Our Lady of Fatima Academy (also referred as OLFA) is a private Roman Catholic school run by the Religious of the Virgin Mary (RVM) in Davao City. It started in 1949 as Immaculate Conception College- Piapi School.

==History==
In 1949, the Immaculate Conception College, Davao City, opened a free school in the slums of Piapi in this city through the initiative of the ICC Directress, Mother Maria Alberta Alviar, RVM. The old San Guillermo chapel served as classroom both for the kindergarten and grade one pupils with Mrs. Candida Josue and Miss Pancito as the first teachers.

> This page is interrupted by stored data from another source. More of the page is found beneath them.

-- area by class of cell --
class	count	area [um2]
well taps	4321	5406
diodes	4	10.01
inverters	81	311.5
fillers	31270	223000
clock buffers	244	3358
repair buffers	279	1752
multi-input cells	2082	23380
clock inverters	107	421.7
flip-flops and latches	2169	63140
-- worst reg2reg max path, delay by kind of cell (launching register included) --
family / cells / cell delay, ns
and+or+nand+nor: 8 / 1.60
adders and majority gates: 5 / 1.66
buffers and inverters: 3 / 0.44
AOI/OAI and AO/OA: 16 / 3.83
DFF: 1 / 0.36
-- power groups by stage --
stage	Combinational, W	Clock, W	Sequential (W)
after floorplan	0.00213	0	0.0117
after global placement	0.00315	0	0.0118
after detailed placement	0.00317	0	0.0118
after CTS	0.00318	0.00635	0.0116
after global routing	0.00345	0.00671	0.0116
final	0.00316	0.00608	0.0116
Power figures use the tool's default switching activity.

The following year, an annex was constructed to accommodate second and third-grade classes, with Mrs. Leonida Salas joining as an additional teacher. By 1952, the school had expanded its offerings to include a complete primary education curriculum. As enrollment grew, the need for more space became apparent, leading Rev. Father Gaudiose Gagno, PME, the parish priest of Fatima Parish, to secure a larger facility for both the church and the school at the intersection of Fatima and Aurora Streets. Due to limited space, some classes were held at the Church and nearby houses of a benefactor. Teachers and school needs were provided then by the Immaculate Conception College until such time when OLFA could stand on its own. With the help of ICC, OLFA parents and teachers worked for the improvement of the school.

In 1954, the ICC- Piapi School was formally Changed to Our Lady of Fatima Academy. Four years later the grade school was granted the government recognition. A new building was constructed in 1960 to accommodate the increase in enrollment. The complete secondary course was recognized in 1962. Enrollment continued to increase and so a new building was constructed in 1987; blessed and occupied in 1989. The wooden dilapidated building was knocked down for another construction of a concrete grade school building, blessed and made ready in 1994.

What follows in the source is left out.